EXERCISE REQUIREMENTS: Copy exactly, please, each line of the data below until the line that contains "setup_viol 0 \" has been copied, beginning at the top.

RECORDS PROVIDED:
= Beginning of Section =

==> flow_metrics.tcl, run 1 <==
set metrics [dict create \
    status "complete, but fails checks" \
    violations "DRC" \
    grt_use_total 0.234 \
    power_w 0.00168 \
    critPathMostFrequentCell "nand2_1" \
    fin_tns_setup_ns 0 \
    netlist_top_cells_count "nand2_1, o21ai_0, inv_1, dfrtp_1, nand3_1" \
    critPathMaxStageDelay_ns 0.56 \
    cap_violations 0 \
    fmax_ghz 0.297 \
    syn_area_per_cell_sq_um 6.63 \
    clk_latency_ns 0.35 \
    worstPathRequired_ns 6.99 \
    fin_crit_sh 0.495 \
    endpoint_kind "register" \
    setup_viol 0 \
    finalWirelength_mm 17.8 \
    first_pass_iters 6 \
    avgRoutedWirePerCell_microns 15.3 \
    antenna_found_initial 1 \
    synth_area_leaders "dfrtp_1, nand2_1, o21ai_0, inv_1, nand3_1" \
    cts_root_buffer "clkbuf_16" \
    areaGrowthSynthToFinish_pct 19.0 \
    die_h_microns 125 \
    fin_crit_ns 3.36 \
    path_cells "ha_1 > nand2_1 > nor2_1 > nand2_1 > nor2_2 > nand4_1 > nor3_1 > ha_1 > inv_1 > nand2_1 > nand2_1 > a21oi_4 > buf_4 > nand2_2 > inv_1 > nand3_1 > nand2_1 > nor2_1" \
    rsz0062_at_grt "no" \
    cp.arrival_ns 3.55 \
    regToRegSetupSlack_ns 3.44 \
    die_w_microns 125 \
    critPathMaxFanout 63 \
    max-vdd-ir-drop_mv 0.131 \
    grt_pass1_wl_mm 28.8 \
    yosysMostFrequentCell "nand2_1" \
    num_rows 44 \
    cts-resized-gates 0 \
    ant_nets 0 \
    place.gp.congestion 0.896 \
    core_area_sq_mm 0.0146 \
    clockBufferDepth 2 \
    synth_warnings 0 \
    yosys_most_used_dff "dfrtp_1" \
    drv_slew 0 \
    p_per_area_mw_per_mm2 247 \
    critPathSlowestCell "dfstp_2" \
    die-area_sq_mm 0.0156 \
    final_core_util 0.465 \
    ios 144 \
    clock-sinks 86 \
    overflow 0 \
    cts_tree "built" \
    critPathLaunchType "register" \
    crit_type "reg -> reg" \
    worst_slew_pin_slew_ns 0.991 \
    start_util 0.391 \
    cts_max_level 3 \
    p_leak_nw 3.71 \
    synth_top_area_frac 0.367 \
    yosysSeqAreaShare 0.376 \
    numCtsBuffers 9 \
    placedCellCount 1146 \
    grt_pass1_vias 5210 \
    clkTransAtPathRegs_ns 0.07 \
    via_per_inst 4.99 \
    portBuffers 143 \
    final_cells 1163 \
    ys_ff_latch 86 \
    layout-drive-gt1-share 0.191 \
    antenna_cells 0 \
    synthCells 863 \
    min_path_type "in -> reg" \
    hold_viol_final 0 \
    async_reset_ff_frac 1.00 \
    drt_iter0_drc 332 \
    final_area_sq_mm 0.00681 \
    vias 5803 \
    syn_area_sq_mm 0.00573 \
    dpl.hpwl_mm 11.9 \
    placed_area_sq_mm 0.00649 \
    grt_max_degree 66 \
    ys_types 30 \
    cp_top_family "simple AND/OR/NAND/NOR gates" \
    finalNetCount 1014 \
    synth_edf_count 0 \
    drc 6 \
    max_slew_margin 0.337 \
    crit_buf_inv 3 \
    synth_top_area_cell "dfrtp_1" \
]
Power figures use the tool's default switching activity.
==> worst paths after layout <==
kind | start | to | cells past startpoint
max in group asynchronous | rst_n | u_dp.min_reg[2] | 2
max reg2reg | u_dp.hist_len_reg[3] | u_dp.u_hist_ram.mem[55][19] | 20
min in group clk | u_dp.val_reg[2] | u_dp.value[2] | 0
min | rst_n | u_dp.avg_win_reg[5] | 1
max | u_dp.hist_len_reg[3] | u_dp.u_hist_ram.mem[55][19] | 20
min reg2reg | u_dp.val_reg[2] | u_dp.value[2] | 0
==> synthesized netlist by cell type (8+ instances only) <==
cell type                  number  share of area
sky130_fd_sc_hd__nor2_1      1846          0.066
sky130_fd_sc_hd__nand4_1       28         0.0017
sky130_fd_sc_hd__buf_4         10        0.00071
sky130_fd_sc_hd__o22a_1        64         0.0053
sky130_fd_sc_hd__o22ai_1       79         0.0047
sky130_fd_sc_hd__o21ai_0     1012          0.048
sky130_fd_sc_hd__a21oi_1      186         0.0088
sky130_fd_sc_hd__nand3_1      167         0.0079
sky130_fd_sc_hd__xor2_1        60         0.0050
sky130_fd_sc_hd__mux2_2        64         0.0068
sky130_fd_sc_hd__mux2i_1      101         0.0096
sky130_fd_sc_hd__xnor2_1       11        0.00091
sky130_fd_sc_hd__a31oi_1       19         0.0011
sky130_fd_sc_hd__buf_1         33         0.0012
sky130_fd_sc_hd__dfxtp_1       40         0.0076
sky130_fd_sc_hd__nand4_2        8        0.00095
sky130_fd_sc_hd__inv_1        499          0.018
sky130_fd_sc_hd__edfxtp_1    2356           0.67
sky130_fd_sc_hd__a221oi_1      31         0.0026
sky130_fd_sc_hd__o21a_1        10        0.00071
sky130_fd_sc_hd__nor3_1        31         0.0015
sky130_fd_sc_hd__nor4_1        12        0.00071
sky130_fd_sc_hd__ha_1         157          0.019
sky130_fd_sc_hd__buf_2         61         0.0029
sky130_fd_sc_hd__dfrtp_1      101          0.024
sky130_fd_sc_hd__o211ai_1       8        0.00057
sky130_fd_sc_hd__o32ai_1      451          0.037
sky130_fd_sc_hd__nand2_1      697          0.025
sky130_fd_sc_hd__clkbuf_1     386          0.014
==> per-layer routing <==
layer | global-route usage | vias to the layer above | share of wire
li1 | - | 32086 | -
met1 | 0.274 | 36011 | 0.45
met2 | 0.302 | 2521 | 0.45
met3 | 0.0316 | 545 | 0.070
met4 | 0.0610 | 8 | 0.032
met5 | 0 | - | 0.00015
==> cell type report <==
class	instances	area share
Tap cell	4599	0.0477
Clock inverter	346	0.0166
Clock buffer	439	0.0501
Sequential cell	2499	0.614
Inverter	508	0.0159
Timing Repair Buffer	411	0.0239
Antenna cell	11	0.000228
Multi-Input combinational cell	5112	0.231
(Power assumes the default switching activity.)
--- config.mk ---
export PLATFORM = sky130hd
export DESIGN_NAME = c2gs_cordic_cell
export DESIGN_NICKNAME = d
export VERILOG_FILES = /design/src/rtl/core/c2gs_pkg.sv /design/src/rtl/core/c2gs_cordic_cell.sv
export SDC_FILE = /design/constraint.sdc
export NUM_CORES = 1
export LEC_CHECK = 0
export ABC_AREA = 0
export BUFFER_PORTS_ARGS = -buffer_cell sky130_fd_sc_hd__buf_4
export CAP_MARGIN = 20
export CORE_ASPECT_RATIO = 1.25
export CORE_MARGIN = 1
export CORE_UTILIZATION = 42
export CTS_CLUSTER_DIAMETER = 50
export DETAILED_ROUTE_END_ITERATION = 6
export GPL_ROUTABILITY_DRIVEN = 0
export SYNTH_ARGS = -nofsm -noshare
export SYNTH_HDL_FRONTEND = slang
export SYNTH_SLANG_ARGS = --single-unit
--- constraint.sdc ---
create_clock -name clock -period 3.56 [get_ports clock]
set_input_delay 0.178 -clock clock [delete_from_list [all_inputs] [get_ports clock]]
set_output_delay 0.178 -clock clock [all_outputs]
set_load 0.01 [all_outputs]
===== src/design/ttf_pkg.sv =====
// shared types and constants for the thermistor temperature filter
`timescale 1ns / 1ps
`default_nettype none
package ttf_pkg;

    localparam int ADC_W          = 10;
    localparam int CENTI_W        = 16;
    localparam int MUL_W          = 32;
    localparam int MUL_DIG        = 4;
    localparam int MUL_STEPS      = MUL_W / MUL_DIG;
    localparam int DVD_W          = 58;
    localparam int DVS_W          = 45;
    localparam int LOG_FRAC       = 20;
    localparam int LOG_W          = 25;
    localparam int RING_DEPTH_DEF = 16;

    localparam logic [31:0] LN2_Q32 = 32'd2977044472;
    localparam logic signed [CENTI_W-1:0] CENTI_LOW  = -16'sd7000;
    localparam logic signed [CENTI_W-1:0] CENTI_HIGH = 16'sd20000;

    typedef enum logic [2:0] {
        CFG_BETA   = 3'd0,
        CFG_R0     = 3'd1,
        CFG_T0     = 3'd2,
        CFG_SERIES = 3'd3,
        CFG_AUX    = 3'd4
    } t_cfg_idx;

    typedef struct packed {
        logic [ADC_W-1:0] adc_main;
        logic [ADC_W-1:0] adc_aux;
    } t_in;

    typedef struct packed {
        logic signed [CENTI_W-1:0] sample_centi;
        logic                      accepted;
        logic signed [CENTI_W-1:0] mean_centi;
        logic signed [CENTI_W-1:0] ewma_centi;
    } t_out;

endpackage
`default_nettype wire


===== src/design/thermistor_temperature_filter_top.sv =====
// thermistor temperature filter top level: sequencer, ring store and averages
// One beat in gives one beat out. A reading at zero or full scale skips the arithmetic
// and goes straight to the output stage; a normal reading runs through the serial
// multiplier (two products, 20 squarings for each of two logarithms after a leading-one
// shift, then three more products) and the one-bit-per-cycle divider, which runs
// for the temperature quotient and again for the average and the mean
// when the sample is stored. The next beat is taken while a result waits on the output.
`timescale 1ns / 1ps
`default_nettype none
module thermistor_temperature_filter_top import ttf_pkg::*; #(
    parameter int RING_DEPTH = RING_DEPTH_DEF
) (
    input  logic        i_clk,
    input  logic        i_rst_n,
    input  logic        i_in_valid,
    output logic        o_in_ready,
    input  t_in         i_in_data,
    output logic        o_out_valid,
    input  logic        i_out_ready,
    output t_out        o_out_data,
    input  logic        i_cfg_we,
    input  logic [2:0]  i_cfg_idx,
    input  logic [15:0] i_cfg_data
);

    localparam int SLOT_W = (RING_DEPTH > 1) ? $clog2(RING_DEPTH) : 1;
    localparam int SUM_W  = $clog2(RING_DEPTH * 20000 + 1) + 1;

    typedef enum logic [12:0] {
        S_IDLE  = 13'b0000000000001,
        S_MUL_A = 13'b0000000000010,
        S_MUL_B = 13'b0000000000100,
        S_NORM  = 13'b0000000001000,
        S_SQR   = 13'b0000000010000,
        S_LNMUL = 13'b0000000100000,
        S_TLMUL = 13'b0000001000000,
        S_BTMUL = 13'b0000010000000,
        S_DIV   = 13'b0000100000000,
        S_UPD   = 13'b0001000000000,
        S_EWMA  = 13'b0010000000000,
        S_MEAN  = 13'b0100000000000,
        S_DONE  = 13'b1000000000000
    } t_state;

    t_state r_state;
    logic [15:0]         r_beta;
    logic [9:0]          r_r0;
    logic signed [7:0]   r_t0;
    logic [14:0]         r_series;
    logic                r_aux;
    logic                r_issued;
    logic [10:0]         r_s;
    logic [10:0]         r_fs;
    logic [30:0]         r_a;
    logic [30:0]         r_b;
    logic [30:0]         r_y;
    logic [4:0]          r_k;
    logic [LOG_FRAC-1:0] r_frac;
    logic [4:0]          r_cnt;
    logic                r_pass;
    logic [LOG_W-1:0]    r_la;
    logic [LOG_W-1:0]    r_lb;
    logic                r_neg;
    logic [LOG_W-1:0]    r_lq;
    logic [40:0]         r_tl;
    logic [31:0]         r_bt;
    logic signed [CENTI_W-1:0] r_centi;
    logic                r_ok;
    logic signed [23:0]  r_ewma;
    logic signed [SUM_W-1:0]   r_sum;
    logic signed [CENTI_W-1:0] r_mean;
    logic [SLOT_W-1:0]   r_slot;
    logic signed [CENTI_W-1:0] r_ring [RING_DEPTH];
    logic [RING_DEPTH-1:0] r_vld;
    logic signed [CENTI_W-1:0] r_rd;
    logic                r_rd_vld;
    logic                r_ovalid;
    t_out                r_odata;

    logic [10:0]          in_s;
    logic [10:0]          in_full;
    logic signed [25:0]   d2;
    logic [LOG_W-1:0]     mag;
    logic signed [16:0]   t0k_s;
    logic [15:0]          t0k;
    logic [19:0]          r0k;
    logic [22:0]          b100;
    logic signed [44:0]   tl_s;
    logic signed [44:0]   den;
    logic                 den_pos;
    logic [37:0]          bt100;
    logic signed [27:0]   ew_num;
    logic [27:0]          ew_mag;
    logic [SUM_W-1:0]     sum_mag;
    logic [23:0]          e_abs;
    logic [15:0]          e_sh;
    logic signed [CENTI_W-1:0] ewma_out;

    logic                 mul_start;
    logic [MUL_W-1:0]     mul_a;
    logic [MUL_W-1:0]     mul_b;
    logic                 mul_done;
    logic [2*MUL_W-1:0]   mul_p;
    logic [31:0]          sq_t;
    logic [LOG_FRAC-1:0]  n_frac;

    logic                 div_start;
    logic [DVD_W-1:0]     div_n;
    logic [DVS_W-1:0]     div_d;
    logic                 div_done;
    logic [DVD_W-1:0]     div_q;
    logic [DVS_W-1:0]     div_r;
    logic                 q_big;
    logic [15:0]          qlo;
    logic                 rnz;
    logic signed [16:0]   w;
    logic signed [16:0]   w_adj;
    logic                 ok_d;
    logic signed [CENTI_W-1:0] centi_d;
    logic signed [SUM_W-1:0]   n_sum;

    assign in_s    = r_aux ? 11'(i_in_data.adc_main) + 11'(i_in_data.adc_aux)
                           : 11'(i_in_data.adc_main);
    assign in_full = r_aux ? 11'd2046 : 11'd1023;

    assign d2      = $signed({1'b0, r_la}) - $signed({1'b0, r_lb});
    assign mag     = d2[25] ? LOG_W'(-d2) : d2[LOG_W-1:0];
    assign t0k_s   = 17'sd27315 + 17'(r_t0) * 17'sd100;
    assign t0k     = t0k_s[15:0];
    assign r0k     = 20'(r_r0) * 20'd1000;
    assign b100    = 23'(r_beta) * 23'd100;
    assign tl_s    = $signed({4'b0, r_tl});
    assign den     = $signed({2'b0, b100, 20'b0}) + (r_neg ? -tl_s : tl_s);
    assign den_pos = !den[44] && (den != '0);
    assign bt100   = 38'(r_bt) * 38'd100;

    assign ew_num  = $signed({{4{r_centi[15]}}, r_centi, 8'b0})
                   + (28'(r_ewma) <<< 3) + 28'(r_ewma);
    assign ew_mag  = ew_num[27] ? 28'(-ew_num) : 28'(ew_num);
    assign sum_mag = r_sum[SUM_W-1] ? SUM_W'(-r_sum) : SUM_W'(r_sum);
    assign e_abs   = r_ewma[23] ? 24'(-r_ewma) : 24'(r_ewma);
    assign e_sh    = e_abs[23:8];
    assign ewma_out = r_ewma[23] ? -$signed(e_sh) : $signed(e_sh);

    // multiplier operands
    assign mul_start = (r_state inside {S_MUL_A, S_MUL_B, S_SQR, S_LNMUL, S_TLMUL, S_BTMUL})
                     && !r_issued;
    always_comb begin
        mul_a = '0;
        mul_b = '0;
        case (r_state)
            S_MUL_A: begin mul_a = MUL_W'(r_series); mul_b = MUL_W'(r_fs);   end
            S_MUL_B: begin mul_a = MUL_W'(r0k);      mul_b = MUL_W'(r_s);    end
            S_SQR:   begin mul_a = MUL_W'(r_y);      mul_b = MUL_W'(r_y);    end
            S_LNMUL: begin mul_a = MUL_W'(mag);      mul_b = LN2_Q32;        end
            S_TLMUL: begin mul_a = MUL_W'(t0k);      mul_b = MUL_W'(r_lq);   end
            S_BTMUL: begin mul_a = MUL_W'(r_beta);   mul_b = MUL_W'(t0k);    end
            default: begin mul_a = '0;               mul_b = '0;             end
        endcase
    end

    // divider operands
    assign div_start = (r_state inside {S_DIV, S_EWMA, S_MEAN}) && !r_issued;
    always_comb begin
        div_n = '0;
        div_d = '0;
        case (r_state)
            S_DIV:   begin div_n = {bt100, 20'b0};     div_d = den[DVS_W-1:0];      end
            S_EWMA:  begin div_n = DVD_W'(ew_mag);     div_d = DVS_W'(10);          end
            S_MEAN:  begin div_n = DVD_W'(sum_mag);    div_d = DVS_W'(RING_DEPTH);  end
            default: begin div_n = '0;                 div_d = '0;                  end
        endcase
    end

    assign sq_t   = mul_p[61:30];
    assign n_frac = {r_frac[LOG_FRAC-2:0], sq_t[31]};

    assign q_big   = (|div_q[DVD_W-1:16]) || (div_q[15:0] >= 16'd47315);
    assign qlo     = div_q[15:0];
    assign rnz     = div_r != '0;
    assign w       = $signed({1'b0, qlo}) - 17'sd27315;
    assign w_adj   = (w < 0 && rnz) ? w + 17'sd1 : w;
    assign ok_d    = !q_big && ((qlo > 16'd20315) || (qlo == 16'd20315 && rnz));
    assign centi_d = q_big ? CENTI_HIGH
                   : (w_adj < 17'(CENTI_LOW)) ? CENTI_LOW : w_adj[15:0];

    assign n_sum = r_sum + SUM_W'(r_centi) - (r_rd_vld ? SUM_W'(r_rd) : SUM_W'(0));

    ttf_mul u_mul (
        .i_clk   (i_clk),
        .i_rst_n (i_rst_n),
        .i_start (mul_start),
        .i_a     (mul_a),
        .i_b     (mul_b),
        .o_done  (mul_done),
        .o_prod  (mul_p)
    );

    ttf_div u_div (
        .i_clk      (i_clk),
        .i_rst_n    (i_rst_n),
        .i_start    (div_start),
        .i_dividend (div_n),
        .i_divisor  (div_d),
        .o_done     (div_done),
        .o_quot     (div_q),
        .o_rem      (div_r)
    );

    // ring store
    always_ff @(posedge i_clk) begin
        if (r_state == S_UPD) begin
            r_ring[r_slot] <= r_centi;
        end
        r_rd <= r_ring[r_slot];
    end

    always_ff @(posedge i_clk) begin
        if (!i_rst_n) begin
            r_state  <= S_IDLE;
            r_beta   <= 16'd3950;
            r_r0     <= 10'd10;
            r_t0     <= 8'sd25;
            r_series <= 15'd10000;
            r_aux    <= 1'b0;
            r_issued <= 1'b0;
            r_ewma   <= '0;
            r_sum    <= '0;
            r_mean   <= '0;
            r_slot   <= '0;
            r_vld    <= '0;
            r_rd_vld <= 1'b0;
            r_ovalid <= 1'b0;
        end else begin
            r_rd_vld <= r_vld[r_slot];
            if (i_cfg_we) begin
                unique case (t_cfg_idx'(i_cfg_idx))
                    CFG_BETA:   r_beta   <= i_cfg_data;
                    CFG_R0:     r_r0     <= i_cfg_data[9:0];
                    CFG_T0:     r_t0     <= $signed(i_cfg_data[7:0]);
                    CFG_SERIES: r_series <= i_cfg_data[14:0];
                    CFG_AUX:    r_aux    <= i_cfg_data[0];
                    default:    ;
                endcase
            end
            if (mul_start || div_start) begin
                r_issued <= 1'b1;
            end
            if (mul_done || div_done) begin
                r_issued <= 1'b0;
            end
            if (r_ovalid && i_out_ready) begin
                r_ovalid <= 1'b0;
            end
            unique case (r_state)
                S_IDLE: begin
                    if (i_in_valid) begin
                        r_ok <= 1'b0;
                        if (in_s == '0 || r_r0 == '0) begin
                            r_centi <= CENTI_LOW;
                            r_state <= S_DONE;
                        end else if (in_s >= in_full || r_series == '0) begin
                            r_centi <= CENTI_HIGH;
                            r_state <= S_DONE;
                        end else begin
                            r_s     <= in_s;
                            r_fs    <= in_full - in_s;
                            r_state <= S_MUL_A;
                        end
                    end
                end
                S_MUL_A: begin
                    if (mul_done) begin
                        r_a     <= mul_p[30:0];
                        r_state <= S_MUL_B;
                    end
                end
                S_MUL_B: begin
                    if (mul_done) begin
                        r_b     <= mul_p[30:0];
                        r_y     <= r_a;
                        r_k     <= 5'd30;
                        r_pass  <= 1'b0;
                        r_state <= S_NORM;
                    end
                end
                S_NORM: begin
                    if (r_y[30]) begin
                        r_cnt   <= '0;
                        r_frac  <= '0;
                        r_state <= S_SQR;
                    end else begin
                        r_y <= {r_y[29:0], 1'b0};
                        r_k <= r_k - 1'b1;
                    end
                end
                S_SQR: begin
                    if (mul_done) begin
                        r_y    <= sq_t[31] ? sq_t[31:1] : sq_t[30:0];
                        r_frac <= n_frac;
                        r_cnt  <= r_cnt + 1'b1;
                        if (r_cnt == 5'(LOG_FRAC - 1)) begin
                            if (!r_pass) begin
                                r_la    <= {r_k, n_frac};
                                r_y     <= r_b;
                                r_k     <= 5'd30;
                                r_pass  <= 1'b1;
                                r_state <= S_NORM;
                            end else begin
                                r_lb    <= {r_k, n_frac};
                                r_state <= S_LNMUL;
                            end
                        end
                    end
                end
                S_LNMUL: begin
                    if (mul_done) begin
                        r_lq    <= mul_p[56:32];
                        r_neg   <= d2[25];
                        r_state <= S_TLMUL;
                    end
                end
                S_TLMUL: begin
                    if (mul_done) begin
                        r_tl    <= mul_p[40:0];
                        r_state <= S_BTMUL;
                    end
                end
                S_BTMUL: begin
                    if (mul_done) begin
                        r_bt <= mul_p[31:0];
                        if (den_pos) begin
                            r_state <= S_DIV;
                        end else begin
                            r_centi <= CENTI_HIGH;
                            r_state <= S_DONE;
                        end
                    end
                end
                S_DIV: begin
                    if (div_done) begin
                        r_centi <= centi_d;
                        r_ok    <= ok_d;
                        r_state <= ok_d ? S_UPD : S_DONE;
                    end
                end
                S_UPD: begin
                    r_sum         <= n_sum;
                    r_vld[r_slot] <= 1'b1;
                    r_slot        <= (r_slot == SLOT_W'(RING_DEPTH - 1)) ? '0
                                                                         : r_slot + 1'b1;
                    r_state       <= S_EWMA;
                end
                S_EWMA: begin
                    if (div_done) begin
                        r_ewma  <= ew_num[27] ? -$signed(div_q[23:0]) : $signed(div_q[23:0]);
                        r_state <= S_MEAN;
                    end
                end
                S_MEAN: begin
                    if (div_done) begin
                        r_mean  <= r_sum[SUM_W-1] ? -$signed(div_q[15:0]) : $signed(div_q[15:0]);
                        r_state <= S_DONE;
                    end
                end
                S_DONE: begin
                    if (!r_ovalid || i_out_ready) begin
                        r_odata.sample_centi <= r_centi;
                        r_odata.accepted     <= r_ok;
                        r_odata.mean_centi   <= r_mean;
                        r_odata.ewma_centi   <= ewma_out;
                        r_ovalid             <= 1'b1;
                        r_state              <= S_IDLE;
                    end
                end
                default: r_state <= S_IDLE;
            endcase
        end
    end

    assign o_in_ready  = r_state == S_IDLE;
    assign o_out_valid = r_ovalid;
    assign o_out_data  = r_odata;

endmodule
`default_nettype wire


===== src/design/ttf_mul.sv =====
// shift-add multiplier, one 4-bit digit of the multiplier per cycle
`timescale 1ns / 1ps
`default_nettype none
module ttf_mul import ttf_pkg::*; (
    input  logic                 i_clk,
    input  logic                 i_rst_n,
    input  logic                 i_start,
    input  logic [MUL_W-1:0]     i_a,
    input  logic [MUL_W-1:0]     i_b,
    output logic                 o_done,
    output logic [2*MUL_W-1:0]   o_prod
);

    localparam int CNT_W = $clog2(MUL_STEPS);

    logic [MUL_W-1:0]         r_x;
    logic [2*MUL_W-1:0]       r_acc;
    logic [CNT_W-1:0]         r_cnt;
    logic                     r_busy;
    logic                     r_done;
    logic [MUL_W+MUL_DIG-1:0] n_sum;

    assign n_sum = (MUL_W+MUL_DIG)'(r_acc[2*MUL_W-1:MUL_W])
                 + (MUL_W+MUL_DIG)'(r_x) * (MUL_W+MUL_DIG)'(r_acc[MUL_DIG-1:0]);

    always_ff @(posedge i_clk) begin
        if (!i_rst_n) begin
            r_busy <= 1'b0;
            r_done <= 1'b0;
        end else begin
            r_done <= 1'b0;
            if (i_start && !r_busy) begin
                r_x    <= i_a;
                r_acc  <= {{MUL_W{1'b0}}, i_b};
                r_cnt  <= '0;
                r_busy <= 1'b1;
            end else if (r_busy) begin
                r_acc <= {n_sum, r_acc[MUL_W-1:MUL_DIG]};
                r_cnt <= r_cnt + 1'b1;
                if (r_cnt == CNT_W'(MUL_STEPS - 1)) begin
                    r_busy <= 1'b0;
                    r_done <= 1'b1;
                end
            end
        end
    end

    assign o_done = r_done;
    assign o_prod = r_acc;

endmodule
`default_nettype wire


===== src/design/ttf_div.sv =====
// restoring divider, one quotient bit per cycle
`timescale 1ns / 1ps
`default_nettype none
module ttf_div import ttf_pkg::*; (
    input  logic             i_clk,
    input  logic             i_rst_n,
    input  logic             i_start,
    input  logic [DVD_W-1:0] i_dividend,
    input  logic [DVS_W-1:0] i_divisor,
    output logic             o_done,
    output logic [DVD_W-1:0] o_quot,
    output logic [DVS_W-1:0] o_rem
);

    localparam int CNT_W = $clog2(DVD_W);

    logic [DVD_W-1:0] r_q;
    logic [DVS_W-1:0] r_rem;
    logic [DVS_W-1:0] r_d;
    logic [CNT_W-1:0] r_cnt;
    logic             r_busy;
    logic             r_done;
    logic [DVS_W:0]   n_trial;
    logic             n_ge;

    assign n_trial = {r_rem, r_q[DVD_W-1]};
    assign n_ge    = n_trial >= {1'b0, r_d};

    always_ff @(posedge i_clk) begin
        if (!i_rst_n) begin
            r_busy <= 1'b0;
            r_done <= 1'b0;
        end else begin
            r_done <= 1'b0;
            if (i_start && !r_busy) begin
                r_q    <= i_dividend;
                r_d    <= i_divisor;
                r_rem  <= '0;
                r_cnt  <= '0;
                r_busy <= 1'b1;
            end else if (r_busy) begin
                r_rem <= n_ge ? DVS_W'(n_trial - {1'b0, r_d}) : n_trial[DVS_W-1:0];
                r_q   <= {r_q[DVD_W-2:0], n_ge};
                r_cnt <= r_cnt + 1'b1;
                if (r_cnt == CNT_W'(DVD_W - 1)) begin
                    r_busy <= 1'b0;
                    r_done <= 1'b1;
                end
            end
        end
    end

    assign o_done = r_done;
    assign o_quot = r_q;
    assign o_rem  = r_rem;

endmodule
`default_nettype wire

= End of Section =

ANSWER SPACE:
==> flow_metrics.tcl, run 1 <==
set metrics [dict create \
    status "complete, but fails checks" \
    violations "DRC" \
    grt_use_total 0.234 \
    power_w 0.00168 \
    critPathMostFrequentCell "nand2_1" \
    fin_tns_setup_ns 0 \
    netlist_top_cells_count "nand2_1, o21ai_0, inv_1, dfrtp_1, nand3_1" \
    critPathMaxStageDelay_ns 0.56 \
    cap_violations 0 \
    fmax_ghz 0.297 \
    syn_area_per_cell_sq_um 6.63 \
    clk_latency_ns 0.35 \
    worstPathRequired_ns 6.99 \
    fin_crit_sh 0.495 \
    endpoint_kind "register" \
    setup_viol 0 \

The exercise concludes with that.